• **The task**:
Look for "majority" in the records and copy every line that has it.

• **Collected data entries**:
::::::::::

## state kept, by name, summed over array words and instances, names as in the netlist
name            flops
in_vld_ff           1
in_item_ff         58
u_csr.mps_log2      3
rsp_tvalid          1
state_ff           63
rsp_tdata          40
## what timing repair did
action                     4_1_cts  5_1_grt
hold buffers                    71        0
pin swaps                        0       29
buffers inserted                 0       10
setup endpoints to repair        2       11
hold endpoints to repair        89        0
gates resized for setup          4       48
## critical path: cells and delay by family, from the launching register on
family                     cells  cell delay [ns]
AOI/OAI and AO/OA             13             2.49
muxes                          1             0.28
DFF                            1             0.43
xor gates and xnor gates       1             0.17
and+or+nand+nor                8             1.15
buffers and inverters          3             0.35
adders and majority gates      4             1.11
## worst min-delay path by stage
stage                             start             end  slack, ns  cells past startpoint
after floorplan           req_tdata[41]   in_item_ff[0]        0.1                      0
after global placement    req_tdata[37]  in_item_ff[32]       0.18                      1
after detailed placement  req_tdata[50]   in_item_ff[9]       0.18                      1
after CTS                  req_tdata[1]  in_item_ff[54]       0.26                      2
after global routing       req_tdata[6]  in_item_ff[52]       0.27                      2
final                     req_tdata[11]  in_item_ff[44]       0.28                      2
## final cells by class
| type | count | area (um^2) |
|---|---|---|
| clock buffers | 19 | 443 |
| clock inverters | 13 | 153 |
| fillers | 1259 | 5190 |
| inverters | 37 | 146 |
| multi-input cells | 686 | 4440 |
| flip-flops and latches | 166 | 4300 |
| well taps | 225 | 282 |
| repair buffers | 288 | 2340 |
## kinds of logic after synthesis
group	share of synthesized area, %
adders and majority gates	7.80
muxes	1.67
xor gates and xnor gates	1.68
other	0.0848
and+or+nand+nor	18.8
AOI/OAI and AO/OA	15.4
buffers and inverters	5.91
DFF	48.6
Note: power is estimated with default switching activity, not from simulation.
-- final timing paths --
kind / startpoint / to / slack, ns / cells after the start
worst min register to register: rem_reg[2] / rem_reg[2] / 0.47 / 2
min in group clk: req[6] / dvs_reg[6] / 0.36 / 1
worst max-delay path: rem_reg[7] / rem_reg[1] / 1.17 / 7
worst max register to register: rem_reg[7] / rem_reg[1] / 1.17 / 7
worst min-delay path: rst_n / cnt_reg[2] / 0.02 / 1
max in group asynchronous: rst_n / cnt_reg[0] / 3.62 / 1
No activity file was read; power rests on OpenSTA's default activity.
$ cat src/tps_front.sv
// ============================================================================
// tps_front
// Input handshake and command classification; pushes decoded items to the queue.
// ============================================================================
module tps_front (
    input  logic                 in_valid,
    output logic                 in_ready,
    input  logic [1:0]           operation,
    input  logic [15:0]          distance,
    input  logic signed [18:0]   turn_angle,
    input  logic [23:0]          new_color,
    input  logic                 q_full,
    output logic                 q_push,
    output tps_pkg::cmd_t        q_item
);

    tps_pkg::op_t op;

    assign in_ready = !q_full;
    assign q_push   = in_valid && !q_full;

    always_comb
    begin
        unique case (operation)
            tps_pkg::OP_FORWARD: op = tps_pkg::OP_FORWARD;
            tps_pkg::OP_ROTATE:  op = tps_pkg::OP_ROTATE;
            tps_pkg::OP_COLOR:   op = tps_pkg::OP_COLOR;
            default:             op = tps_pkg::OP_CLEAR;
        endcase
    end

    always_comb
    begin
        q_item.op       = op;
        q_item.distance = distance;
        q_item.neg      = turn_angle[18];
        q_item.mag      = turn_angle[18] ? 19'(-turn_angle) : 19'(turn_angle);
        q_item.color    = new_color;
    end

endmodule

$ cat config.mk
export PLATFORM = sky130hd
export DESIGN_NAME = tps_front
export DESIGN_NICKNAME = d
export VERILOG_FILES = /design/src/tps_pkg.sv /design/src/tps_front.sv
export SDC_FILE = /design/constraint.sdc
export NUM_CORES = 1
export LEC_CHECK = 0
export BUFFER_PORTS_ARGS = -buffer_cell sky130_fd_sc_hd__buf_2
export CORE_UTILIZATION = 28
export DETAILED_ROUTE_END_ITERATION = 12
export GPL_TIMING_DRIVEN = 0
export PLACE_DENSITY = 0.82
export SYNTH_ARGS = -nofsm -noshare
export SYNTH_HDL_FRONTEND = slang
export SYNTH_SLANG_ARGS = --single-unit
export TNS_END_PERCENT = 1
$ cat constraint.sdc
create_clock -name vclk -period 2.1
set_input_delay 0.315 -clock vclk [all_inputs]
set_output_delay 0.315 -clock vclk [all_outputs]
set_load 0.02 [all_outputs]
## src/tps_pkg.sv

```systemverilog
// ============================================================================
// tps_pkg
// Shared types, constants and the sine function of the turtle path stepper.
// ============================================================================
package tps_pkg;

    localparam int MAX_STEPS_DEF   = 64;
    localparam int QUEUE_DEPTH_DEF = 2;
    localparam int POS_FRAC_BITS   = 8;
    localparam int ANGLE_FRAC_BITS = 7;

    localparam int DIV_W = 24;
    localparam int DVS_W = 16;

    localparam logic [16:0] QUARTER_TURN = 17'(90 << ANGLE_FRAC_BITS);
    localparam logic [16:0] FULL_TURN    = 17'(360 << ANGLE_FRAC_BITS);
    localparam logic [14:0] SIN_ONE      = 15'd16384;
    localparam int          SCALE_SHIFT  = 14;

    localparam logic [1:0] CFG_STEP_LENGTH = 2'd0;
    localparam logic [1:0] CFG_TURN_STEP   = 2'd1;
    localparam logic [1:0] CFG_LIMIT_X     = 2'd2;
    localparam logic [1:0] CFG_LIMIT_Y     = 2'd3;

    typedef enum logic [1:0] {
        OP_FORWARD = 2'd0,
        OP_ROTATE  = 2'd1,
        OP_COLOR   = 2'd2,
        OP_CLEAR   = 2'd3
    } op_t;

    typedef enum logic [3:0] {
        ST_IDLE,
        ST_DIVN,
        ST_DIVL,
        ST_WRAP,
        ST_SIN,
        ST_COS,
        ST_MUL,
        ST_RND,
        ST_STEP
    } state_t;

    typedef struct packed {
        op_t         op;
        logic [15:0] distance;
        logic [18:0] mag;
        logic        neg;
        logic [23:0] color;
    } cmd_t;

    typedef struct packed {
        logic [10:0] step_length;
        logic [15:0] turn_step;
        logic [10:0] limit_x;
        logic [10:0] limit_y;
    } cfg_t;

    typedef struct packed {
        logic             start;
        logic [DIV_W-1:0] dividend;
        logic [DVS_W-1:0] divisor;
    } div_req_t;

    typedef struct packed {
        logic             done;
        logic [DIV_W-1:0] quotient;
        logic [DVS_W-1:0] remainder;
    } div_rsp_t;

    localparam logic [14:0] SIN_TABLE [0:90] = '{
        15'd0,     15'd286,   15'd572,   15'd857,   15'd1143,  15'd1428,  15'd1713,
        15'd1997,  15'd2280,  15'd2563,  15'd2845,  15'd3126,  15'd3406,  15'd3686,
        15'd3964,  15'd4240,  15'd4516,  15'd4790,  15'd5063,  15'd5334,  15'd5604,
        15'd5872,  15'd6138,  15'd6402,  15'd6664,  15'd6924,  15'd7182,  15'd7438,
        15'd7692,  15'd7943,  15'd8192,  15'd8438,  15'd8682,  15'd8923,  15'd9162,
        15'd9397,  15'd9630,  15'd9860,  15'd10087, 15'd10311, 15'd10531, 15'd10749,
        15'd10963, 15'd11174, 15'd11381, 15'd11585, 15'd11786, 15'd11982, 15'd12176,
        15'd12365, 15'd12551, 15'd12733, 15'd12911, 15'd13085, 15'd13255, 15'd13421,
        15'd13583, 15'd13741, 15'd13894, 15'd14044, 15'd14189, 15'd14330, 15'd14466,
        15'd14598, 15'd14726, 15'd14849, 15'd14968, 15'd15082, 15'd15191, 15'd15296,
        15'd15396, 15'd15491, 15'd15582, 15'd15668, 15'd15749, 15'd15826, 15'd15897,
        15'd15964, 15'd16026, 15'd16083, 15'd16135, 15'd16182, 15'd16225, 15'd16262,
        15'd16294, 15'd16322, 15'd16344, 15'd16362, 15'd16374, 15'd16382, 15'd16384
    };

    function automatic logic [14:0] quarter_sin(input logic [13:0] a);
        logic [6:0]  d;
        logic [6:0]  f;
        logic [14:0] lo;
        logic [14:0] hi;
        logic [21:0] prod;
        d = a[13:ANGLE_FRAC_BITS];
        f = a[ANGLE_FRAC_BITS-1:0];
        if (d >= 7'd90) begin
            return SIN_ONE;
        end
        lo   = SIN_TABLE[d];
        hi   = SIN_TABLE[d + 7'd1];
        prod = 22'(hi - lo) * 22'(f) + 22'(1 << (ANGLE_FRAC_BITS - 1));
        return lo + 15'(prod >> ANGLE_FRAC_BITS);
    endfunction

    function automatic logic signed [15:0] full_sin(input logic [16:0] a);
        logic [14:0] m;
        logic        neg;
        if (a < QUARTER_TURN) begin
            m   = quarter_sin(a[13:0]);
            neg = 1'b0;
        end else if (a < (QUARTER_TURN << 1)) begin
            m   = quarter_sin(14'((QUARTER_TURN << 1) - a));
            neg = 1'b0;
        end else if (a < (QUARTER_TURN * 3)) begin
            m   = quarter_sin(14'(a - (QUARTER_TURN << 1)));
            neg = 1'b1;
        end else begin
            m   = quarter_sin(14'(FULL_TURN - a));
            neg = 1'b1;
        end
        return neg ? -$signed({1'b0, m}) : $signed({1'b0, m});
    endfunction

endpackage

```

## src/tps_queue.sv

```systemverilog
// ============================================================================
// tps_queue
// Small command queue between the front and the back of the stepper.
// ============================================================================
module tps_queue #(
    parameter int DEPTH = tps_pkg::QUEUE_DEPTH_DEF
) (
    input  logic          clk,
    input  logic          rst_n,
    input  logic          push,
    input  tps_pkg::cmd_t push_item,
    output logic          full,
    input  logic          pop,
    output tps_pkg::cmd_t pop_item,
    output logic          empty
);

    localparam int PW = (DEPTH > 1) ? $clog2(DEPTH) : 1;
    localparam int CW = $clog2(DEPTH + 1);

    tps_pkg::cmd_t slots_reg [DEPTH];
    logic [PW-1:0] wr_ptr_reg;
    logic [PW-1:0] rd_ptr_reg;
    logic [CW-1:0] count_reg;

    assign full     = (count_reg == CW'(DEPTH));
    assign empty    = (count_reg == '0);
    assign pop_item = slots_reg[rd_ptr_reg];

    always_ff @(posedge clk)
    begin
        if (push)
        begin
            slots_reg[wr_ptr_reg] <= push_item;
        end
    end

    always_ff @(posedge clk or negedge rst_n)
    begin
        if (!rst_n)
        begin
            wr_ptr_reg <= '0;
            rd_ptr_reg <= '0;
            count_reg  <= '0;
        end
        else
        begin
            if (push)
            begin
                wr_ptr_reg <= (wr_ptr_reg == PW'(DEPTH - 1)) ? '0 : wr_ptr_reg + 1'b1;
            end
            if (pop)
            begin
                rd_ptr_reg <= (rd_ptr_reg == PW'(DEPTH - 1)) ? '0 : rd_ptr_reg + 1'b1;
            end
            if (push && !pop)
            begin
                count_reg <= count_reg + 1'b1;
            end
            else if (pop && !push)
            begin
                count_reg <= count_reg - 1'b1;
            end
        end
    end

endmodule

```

::::::::::

• **Task answer**:
adders and majority gates      4             1.11
adders and majority gates	7.80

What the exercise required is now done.